= EXERCISE OBJECTIVE =
Give again, word for word, each line below starting at the one that contains "num_antenna_cells: 0" and ending at the one that contains "place_congestion: 0.912".

= GIVEN INFORMATION =
________________________________________
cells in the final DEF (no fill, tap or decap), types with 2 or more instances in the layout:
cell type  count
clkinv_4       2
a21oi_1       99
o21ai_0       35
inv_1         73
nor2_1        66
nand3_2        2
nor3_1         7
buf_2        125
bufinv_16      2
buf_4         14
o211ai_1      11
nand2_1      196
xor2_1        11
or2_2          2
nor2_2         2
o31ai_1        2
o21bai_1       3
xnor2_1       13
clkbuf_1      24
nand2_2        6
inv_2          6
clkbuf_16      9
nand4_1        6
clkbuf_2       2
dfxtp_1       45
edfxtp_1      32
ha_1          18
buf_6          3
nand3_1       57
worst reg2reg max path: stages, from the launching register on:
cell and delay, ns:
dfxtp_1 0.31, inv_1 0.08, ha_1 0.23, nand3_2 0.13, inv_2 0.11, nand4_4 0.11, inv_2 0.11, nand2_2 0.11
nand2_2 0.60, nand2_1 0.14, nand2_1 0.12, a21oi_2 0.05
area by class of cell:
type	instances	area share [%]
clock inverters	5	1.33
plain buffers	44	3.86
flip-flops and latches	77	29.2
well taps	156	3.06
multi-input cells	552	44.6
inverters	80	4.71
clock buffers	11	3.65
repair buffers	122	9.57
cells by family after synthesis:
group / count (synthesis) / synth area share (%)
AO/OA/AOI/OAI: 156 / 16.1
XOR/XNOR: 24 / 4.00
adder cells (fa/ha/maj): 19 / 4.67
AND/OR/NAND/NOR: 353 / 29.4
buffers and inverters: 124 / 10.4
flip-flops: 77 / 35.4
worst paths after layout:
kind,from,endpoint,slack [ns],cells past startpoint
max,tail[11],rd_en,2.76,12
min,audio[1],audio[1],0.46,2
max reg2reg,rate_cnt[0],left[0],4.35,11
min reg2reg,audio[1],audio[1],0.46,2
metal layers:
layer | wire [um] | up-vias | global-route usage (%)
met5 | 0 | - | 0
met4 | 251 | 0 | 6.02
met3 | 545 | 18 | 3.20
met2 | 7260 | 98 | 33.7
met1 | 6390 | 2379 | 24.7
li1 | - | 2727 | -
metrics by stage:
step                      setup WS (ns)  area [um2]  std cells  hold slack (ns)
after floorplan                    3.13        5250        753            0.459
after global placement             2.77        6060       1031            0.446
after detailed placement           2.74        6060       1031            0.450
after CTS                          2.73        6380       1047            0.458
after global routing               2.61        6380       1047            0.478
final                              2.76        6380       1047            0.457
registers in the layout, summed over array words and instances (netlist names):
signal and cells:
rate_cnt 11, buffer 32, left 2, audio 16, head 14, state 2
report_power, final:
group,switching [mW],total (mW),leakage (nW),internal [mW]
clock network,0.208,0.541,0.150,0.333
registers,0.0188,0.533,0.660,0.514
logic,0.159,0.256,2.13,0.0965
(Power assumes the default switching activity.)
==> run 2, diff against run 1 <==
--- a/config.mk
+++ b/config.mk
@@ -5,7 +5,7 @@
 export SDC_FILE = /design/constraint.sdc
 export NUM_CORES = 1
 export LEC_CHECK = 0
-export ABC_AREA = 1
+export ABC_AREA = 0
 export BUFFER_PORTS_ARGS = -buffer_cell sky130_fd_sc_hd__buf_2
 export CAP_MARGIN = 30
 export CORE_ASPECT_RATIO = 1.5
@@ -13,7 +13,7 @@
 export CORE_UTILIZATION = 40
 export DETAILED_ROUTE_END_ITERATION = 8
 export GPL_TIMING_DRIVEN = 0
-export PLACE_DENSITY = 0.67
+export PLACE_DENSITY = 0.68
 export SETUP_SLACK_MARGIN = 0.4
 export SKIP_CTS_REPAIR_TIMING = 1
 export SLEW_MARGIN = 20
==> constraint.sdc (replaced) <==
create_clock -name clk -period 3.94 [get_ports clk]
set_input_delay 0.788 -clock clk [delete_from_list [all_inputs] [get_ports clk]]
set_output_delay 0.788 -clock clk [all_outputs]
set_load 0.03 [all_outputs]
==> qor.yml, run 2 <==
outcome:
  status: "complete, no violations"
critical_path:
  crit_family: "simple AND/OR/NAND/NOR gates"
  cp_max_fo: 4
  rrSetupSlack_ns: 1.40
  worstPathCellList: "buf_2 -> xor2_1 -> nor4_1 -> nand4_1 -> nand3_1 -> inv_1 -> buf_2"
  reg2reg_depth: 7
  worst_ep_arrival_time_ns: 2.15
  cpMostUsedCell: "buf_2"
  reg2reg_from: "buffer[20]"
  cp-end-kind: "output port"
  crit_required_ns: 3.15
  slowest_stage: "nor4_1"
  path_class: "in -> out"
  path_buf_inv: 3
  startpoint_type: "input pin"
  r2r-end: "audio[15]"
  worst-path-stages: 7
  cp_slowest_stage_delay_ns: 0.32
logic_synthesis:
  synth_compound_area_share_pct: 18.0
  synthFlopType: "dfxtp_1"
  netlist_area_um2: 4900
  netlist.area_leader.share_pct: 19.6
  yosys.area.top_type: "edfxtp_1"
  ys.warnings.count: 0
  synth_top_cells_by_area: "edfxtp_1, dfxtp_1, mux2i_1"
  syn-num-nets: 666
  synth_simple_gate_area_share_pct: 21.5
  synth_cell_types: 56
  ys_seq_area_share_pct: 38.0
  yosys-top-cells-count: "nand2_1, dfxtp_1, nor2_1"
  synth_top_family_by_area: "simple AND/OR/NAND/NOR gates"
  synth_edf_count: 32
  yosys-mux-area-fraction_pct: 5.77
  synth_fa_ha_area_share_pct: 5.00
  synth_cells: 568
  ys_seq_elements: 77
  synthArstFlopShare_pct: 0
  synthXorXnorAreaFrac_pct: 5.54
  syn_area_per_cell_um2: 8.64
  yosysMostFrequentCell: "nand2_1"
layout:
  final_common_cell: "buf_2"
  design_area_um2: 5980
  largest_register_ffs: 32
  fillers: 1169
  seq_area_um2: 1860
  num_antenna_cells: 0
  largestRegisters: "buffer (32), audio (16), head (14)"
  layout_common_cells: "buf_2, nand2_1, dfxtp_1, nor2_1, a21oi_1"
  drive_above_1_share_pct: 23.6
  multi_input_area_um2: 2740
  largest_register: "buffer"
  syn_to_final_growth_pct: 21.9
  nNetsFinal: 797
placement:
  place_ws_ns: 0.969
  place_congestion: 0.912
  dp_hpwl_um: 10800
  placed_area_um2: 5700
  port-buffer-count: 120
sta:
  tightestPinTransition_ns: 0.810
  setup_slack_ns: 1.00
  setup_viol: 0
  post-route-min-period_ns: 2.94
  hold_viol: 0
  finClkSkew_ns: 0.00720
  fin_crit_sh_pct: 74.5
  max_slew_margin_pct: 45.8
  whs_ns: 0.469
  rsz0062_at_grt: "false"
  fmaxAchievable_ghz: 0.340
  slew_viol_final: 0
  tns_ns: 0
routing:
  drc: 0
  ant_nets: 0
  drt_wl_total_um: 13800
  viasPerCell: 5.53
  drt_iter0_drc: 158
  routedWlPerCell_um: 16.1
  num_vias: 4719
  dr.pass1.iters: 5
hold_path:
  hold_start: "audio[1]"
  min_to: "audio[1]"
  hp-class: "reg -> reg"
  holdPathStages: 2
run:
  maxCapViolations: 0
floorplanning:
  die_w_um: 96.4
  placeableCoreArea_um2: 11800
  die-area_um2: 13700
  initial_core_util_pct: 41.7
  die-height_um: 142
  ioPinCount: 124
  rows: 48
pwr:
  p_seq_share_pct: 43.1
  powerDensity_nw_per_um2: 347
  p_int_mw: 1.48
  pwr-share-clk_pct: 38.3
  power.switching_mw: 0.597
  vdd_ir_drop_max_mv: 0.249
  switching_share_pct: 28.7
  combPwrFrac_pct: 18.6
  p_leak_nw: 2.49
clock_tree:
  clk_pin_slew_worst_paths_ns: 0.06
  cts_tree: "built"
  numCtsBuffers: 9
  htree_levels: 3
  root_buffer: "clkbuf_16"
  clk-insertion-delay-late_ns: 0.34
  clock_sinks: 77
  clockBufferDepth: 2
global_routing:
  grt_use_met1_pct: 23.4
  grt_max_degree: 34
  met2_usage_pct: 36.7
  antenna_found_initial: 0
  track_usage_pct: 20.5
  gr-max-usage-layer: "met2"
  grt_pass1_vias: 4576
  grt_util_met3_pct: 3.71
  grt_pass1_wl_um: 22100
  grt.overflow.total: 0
________________________________________
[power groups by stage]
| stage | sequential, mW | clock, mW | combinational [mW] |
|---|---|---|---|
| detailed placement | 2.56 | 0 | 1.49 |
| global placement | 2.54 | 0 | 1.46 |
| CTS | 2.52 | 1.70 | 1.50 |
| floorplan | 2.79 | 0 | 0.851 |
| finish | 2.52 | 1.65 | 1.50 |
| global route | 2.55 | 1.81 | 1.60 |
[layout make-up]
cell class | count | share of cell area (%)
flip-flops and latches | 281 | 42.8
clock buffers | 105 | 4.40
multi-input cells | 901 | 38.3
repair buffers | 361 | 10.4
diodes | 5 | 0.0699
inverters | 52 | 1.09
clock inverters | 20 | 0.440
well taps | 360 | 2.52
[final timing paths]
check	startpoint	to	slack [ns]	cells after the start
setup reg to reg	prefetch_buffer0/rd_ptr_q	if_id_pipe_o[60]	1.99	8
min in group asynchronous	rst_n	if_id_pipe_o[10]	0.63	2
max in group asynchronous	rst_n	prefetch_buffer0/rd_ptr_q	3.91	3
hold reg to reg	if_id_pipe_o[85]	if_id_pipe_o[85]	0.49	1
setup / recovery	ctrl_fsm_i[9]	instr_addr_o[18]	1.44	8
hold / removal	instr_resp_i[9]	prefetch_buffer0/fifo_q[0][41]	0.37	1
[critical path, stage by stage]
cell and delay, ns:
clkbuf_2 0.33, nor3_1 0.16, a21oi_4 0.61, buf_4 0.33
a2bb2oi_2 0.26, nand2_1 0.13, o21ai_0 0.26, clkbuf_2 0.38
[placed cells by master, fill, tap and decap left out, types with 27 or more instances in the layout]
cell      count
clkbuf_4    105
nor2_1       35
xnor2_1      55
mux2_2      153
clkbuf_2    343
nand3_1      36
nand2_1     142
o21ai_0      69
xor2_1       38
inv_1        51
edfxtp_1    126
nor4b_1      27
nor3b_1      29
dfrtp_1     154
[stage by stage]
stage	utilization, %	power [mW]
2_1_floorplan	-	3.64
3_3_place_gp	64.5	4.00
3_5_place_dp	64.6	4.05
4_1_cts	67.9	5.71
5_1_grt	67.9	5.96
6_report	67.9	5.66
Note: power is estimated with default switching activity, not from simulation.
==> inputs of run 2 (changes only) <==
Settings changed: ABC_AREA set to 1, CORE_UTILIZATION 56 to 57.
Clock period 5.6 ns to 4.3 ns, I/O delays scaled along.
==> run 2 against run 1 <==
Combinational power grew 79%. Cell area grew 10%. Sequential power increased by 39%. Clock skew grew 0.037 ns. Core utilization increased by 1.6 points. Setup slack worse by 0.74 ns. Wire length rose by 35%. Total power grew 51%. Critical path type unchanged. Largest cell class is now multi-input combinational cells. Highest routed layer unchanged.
________________________________________
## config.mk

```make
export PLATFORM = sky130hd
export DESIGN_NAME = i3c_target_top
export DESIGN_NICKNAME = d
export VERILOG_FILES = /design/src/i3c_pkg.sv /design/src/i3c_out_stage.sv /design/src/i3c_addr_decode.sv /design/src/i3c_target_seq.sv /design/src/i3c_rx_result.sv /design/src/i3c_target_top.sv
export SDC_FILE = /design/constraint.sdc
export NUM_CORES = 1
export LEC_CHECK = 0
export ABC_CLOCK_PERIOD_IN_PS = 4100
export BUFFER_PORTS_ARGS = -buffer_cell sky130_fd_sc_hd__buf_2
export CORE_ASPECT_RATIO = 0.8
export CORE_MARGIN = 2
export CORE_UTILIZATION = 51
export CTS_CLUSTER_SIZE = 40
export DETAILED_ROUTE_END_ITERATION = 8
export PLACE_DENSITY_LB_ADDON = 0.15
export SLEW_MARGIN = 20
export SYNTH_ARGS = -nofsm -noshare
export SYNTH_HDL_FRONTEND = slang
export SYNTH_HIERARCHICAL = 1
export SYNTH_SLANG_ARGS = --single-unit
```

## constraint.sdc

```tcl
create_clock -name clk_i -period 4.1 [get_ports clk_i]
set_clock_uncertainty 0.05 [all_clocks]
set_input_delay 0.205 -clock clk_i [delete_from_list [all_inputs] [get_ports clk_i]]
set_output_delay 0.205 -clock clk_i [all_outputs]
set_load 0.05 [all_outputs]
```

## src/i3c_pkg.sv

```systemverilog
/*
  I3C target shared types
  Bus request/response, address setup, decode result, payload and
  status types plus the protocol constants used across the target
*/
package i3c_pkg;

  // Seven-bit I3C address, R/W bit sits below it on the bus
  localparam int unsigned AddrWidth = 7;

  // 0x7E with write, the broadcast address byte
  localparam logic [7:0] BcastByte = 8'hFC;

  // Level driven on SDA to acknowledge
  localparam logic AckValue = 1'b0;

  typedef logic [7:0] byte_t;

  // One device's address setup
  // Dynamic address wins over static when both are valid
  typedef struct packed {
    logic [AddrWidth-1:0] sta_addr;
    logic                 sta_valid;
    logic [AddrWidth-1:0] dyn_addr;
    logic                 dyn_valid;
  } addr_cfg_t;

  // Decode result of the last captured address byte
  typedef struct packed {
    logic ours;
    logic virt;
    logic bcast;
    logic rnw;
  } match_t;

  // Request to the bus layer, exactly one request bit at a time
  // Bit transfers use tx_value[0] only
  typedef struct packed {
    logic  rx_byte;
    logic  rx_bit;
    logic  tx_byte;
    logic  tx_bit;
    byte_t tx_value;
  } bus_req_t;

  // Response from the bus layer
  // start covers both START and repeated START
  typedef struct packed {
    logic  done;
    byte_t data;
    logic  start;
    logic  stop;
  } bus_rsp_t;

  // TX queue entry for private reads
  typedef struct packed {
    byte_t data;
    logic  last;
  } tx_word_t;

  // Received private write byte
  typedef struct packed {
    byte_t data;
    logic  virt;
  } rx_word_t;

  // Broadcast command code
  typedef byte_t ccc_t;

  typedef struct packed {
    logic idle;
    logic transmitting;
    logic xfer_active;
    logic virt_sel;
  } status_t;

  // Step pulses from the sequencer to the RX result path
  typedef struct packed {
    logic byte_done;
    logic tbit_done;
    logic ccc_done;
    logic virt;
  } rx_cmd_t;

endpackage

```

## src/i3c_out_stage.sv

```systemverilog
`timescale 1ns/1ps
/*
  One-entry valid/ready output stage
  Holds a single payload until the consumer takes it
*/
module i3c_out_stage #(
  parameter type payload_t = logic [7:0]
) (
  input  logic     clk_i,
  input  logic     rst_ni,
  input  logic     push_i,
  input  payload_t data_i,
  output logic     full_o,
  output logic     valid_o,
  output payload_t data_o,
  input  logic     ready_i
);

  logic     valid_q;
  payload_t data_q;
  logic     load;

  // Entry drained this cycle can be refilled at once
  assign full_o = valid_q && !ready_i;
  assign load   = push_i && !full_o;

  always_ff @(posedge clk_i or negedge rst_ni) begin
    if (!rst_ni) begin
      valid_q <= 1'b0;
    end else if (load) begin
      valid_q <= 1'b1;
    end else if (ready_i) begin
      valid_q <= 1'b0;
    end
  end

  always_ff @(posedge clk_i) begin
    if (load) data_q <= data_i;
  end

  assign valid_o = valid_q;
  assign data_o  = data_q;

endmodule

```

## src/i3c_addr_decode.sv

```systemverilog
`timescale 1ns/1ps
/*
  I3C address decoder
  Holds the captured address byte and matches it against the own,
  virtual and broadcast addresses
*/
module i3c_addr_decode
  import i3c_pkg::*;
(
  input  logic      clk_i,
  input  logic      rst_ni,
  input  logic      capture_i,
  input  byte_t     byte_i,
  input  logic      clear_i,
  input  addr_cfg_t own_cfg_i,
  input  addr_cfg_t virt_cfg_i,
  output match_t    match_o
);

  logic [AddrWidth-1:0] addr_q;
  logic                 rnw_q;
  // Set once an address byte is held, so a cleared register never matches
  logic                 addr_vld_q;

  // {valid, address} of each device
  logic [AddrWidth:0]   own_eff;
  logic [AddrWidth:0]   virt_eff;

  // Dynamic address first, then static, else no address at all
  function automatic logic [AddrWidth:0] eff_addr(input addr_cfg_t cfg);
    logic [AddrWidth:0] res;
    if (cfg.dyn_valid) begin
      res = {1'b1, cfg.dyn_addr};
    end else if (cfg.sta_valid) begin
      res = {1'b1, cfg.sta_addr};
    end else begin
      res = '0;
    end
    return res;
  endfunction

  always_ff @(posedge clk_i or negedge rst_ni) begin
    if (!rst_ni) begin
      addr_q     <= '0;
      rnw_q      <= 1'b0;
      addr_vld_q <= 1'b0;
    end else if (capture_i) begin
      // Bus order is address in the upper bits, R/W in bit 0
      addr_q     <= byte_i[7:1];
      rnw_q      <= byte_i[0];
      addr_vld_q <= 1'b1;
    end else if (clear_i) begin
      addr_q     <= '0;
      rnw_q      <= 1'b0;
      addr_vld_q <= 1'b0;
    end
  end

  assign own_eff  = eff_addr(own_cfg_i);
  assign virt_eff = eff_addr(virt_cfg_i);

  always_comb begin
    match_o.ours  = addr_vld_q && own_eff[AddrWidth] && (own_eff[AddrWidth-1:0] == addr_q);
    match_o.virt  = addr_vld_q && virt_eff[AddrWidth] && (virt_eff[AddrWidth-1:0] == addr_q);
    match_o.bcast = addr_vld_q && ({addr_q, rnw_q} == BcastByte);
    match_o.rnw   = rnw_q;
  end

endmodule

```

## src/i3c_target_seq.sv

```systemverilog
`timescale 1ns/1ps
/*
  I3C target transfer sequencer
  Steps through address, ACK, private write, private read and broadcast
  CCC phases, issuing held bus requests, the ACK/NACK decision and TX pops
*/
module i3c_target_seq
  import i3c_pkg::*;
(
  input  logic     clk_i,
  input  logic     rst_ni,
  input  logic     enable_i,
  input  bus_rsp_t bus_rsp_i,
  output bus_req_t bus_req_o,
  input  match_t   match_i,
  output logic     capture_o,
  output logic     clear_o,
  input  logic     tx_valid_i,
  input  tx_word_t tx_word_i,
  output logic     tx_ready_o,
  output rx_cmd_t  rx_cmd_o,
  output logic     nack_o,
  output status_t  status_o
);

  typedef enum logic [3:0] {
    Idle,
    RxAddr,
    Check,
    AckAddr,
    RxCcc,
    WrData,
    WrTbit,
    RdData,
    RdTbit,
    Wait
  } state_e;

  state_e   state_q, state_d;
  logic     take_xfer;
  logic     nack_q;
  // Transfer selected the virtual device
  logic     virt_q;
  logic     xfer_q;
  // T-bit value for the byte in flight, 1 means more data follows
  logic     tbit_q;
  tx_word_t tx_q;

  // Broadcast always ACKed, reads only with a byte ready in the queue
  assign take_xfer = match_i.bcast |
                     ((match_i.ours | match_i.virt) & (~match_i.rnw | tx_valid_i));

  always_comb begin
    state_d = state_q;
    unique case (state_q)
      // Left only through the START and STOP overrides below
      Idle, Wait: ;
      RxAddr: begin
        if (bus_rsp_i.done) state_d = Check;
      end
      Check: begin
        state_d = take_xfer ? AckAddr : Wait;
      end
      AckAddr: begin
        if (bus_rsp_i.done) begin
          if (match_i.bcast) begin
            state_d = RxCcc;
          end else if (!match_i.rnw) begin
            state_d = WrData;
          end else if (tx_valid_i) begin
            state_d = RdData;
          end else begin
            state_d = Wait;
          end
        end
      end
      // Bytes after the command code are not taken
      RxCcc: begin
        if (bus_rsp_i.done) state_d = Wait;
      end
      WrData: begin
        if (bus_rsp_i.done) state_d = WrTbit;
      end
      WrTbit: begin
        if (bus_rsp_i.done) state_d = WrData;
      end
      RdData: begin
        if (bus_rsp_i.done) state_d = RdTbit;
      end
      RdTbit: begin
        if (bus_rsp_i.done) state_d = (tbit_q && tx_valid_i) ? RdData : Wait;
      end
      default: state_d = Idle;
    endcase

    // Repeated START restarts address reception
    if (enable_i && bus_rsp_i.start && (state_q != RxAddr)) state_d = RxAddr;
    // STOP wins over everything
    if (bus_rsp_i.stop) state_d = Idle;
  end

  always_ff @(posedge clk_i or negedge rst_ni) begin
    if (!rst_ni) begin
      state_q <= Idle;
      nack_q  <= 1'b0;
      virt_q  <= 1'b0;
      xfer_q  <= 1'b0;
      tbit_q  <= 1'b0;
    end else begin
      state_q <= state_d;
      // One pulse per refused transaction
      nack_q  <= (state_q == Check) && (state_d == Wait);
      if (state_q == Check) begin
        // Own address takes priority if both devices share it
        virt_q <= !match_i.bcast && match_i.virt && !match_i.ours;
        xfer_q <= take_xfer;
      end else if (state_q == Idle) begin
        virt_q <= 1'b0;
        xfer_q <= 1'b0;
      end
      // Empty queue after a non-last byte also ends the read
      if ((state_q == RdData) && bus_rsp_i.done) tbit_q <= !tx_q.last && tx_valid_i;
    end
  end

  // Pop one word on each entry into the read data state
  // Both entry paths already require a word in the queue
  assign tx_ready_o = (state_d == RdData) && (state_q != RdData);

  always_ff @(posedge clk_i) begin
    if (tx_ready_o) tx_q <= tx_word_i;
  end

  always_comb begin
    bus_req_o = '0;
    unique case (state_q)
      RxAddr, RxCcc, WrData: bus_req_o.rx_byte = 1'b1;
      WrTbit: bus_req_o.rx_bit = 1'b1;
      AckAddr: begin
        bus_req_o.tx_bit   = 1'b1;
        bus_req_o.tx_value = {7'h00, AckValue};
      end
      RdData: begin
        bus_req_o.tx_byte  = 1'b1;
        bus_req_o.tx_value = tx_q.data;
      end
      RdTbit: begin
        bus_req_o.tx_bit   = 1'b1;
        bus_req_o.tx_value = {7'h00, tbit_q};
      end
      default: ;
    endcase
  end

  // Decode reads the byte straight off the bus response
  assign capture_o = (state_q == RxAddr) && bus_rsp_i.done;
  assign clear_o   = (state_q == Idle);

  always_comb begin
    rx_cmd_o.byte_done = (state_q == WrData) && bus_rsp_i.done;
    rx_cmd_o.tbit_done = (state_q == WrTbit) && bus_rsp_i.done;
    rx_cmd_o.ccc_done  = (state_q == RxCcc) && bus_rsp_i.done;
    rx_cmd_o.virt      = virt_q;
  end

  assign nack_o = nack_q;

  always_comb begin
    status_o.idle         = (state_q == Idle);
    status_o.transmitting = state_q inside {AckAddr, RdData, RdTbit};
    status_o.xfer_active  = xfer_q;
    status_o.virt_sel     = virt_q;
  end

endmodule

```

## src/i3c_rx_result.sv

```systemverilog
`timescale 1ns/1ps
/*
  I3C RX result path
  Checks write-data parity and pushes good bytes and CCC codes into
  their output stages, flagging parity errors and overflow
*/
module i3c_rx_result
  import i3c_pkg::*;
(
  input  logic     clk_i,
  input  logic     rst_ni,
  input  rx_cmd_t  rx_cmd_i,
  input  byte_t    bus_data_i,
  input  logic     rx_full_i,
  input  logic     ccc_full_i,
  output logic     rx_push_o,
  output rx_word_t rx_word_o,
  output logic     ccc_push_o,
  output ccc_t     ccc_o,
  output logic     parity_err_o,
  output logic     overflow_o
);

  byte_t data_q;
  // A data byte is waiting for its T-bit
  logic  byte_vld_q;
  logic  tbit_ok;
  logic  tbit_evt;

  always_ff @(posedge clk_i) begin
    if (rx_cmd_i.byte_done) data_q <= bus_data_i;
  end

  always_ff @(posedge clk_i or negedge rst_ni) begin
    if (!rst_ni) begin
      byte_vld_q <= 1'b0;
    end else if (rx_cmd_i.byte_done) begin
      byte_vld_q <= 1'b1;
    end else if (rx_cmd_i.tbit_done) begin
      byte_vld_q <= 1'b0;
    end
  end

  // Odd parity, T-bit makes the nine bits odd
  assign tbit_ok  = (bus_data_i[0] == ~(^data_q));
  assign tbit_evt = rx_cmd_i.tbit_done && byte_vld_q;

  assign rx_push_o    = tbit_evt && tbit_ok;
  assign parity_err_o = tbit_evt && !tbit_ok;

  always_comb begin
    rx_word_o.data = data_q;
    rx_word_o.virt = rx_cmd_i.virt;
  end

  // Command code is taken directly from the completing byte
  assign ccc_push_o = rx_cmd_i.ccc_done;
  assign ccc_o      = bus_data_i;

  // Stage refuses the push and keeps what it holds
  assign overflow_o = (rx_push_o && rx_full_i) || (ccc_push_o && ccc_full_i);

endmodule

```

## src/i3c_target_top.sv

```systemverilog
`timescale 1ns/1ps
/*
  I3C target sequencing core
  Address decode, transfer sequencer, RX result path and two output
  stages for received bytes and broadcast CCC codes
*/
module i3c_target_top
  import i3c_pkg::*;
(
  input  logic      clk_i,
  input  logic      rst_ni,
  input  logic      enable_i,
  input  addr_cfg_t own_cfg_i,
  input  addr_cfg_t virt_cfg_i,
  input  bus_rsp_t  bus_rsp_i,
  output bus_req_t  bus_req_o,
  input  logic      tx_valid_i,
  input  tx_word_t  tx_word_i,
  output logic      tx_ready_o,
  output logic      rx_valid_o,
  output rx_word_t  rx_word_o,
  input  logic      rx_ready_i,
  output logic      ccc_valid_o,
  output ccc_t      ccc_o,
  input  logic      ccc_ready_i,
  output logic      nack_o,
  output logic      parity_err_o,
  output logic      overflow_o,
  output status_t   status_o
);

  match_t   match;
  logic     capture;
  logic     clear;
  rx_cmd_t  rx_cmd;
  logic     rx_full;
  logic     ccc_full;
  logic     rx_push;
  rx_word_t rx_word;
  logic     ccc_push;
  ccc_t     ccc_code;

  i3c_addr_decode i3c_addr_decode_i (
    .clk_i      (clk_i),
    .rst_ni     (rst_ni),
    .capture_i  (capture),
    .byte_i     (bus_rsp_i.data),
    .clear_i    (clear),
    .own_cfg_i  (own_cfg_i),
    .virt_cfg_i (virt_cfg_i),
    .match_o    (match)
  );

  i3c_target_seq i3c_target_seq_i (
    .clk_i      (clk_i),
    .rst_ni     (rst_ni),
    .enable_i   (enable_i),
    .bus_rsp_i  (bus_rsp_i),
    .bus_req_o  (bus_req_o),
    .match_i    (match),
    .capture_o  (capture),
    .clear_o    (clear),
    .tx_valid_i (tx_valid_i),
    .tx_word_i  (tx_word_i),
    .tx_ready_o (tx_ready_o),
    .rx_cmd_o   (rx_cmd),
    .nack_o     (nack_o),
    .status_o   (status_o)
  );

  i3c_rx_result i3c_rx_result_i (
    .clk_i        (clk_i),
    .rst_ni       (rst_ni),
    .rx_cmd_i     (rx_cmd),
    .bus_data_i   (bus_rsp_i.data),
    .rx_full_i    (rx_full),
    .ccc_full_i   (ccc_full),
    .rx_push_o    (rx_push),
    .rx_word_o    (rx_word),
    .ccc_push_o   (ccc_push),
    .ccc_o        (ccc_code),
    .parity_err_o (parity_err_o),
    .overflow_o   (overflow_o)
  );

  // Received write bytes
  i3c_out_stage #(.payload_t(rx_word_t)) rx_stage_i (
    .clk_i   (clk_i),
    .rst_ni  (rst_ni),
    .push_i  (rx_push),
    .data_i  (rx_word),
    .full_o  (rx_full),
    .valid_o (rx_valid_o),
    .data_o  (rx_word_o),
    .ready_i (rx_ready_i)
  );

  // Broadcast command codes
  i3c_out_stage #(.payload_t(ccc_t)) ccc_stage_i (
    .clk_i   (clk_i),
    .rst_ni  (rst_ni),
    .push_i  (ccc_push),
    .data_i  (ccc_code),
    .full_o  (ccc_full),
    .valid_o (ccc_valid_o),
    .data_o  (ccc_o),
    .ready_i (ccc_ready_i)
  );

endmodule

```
________________________________________
= SOLUTION FOR THIS TASK =
  num_antenna_cells: 0
  largestRegisters: "buffer (32), audio (16), head (14)"
  layout_common_cells: "buf_2, nand2_1, dfxtp_1, nor2_1, a21oi_1"
  drive_above_1_share_pct: 23.6
  multi_input_area_um2: 2740
  largest_register: "buffer"
  syn_to_final_growth_pct: 21.9
  nNetsFinal: 797
placement:
  place_ws_ns: 0.969
  place_congestion: 0.912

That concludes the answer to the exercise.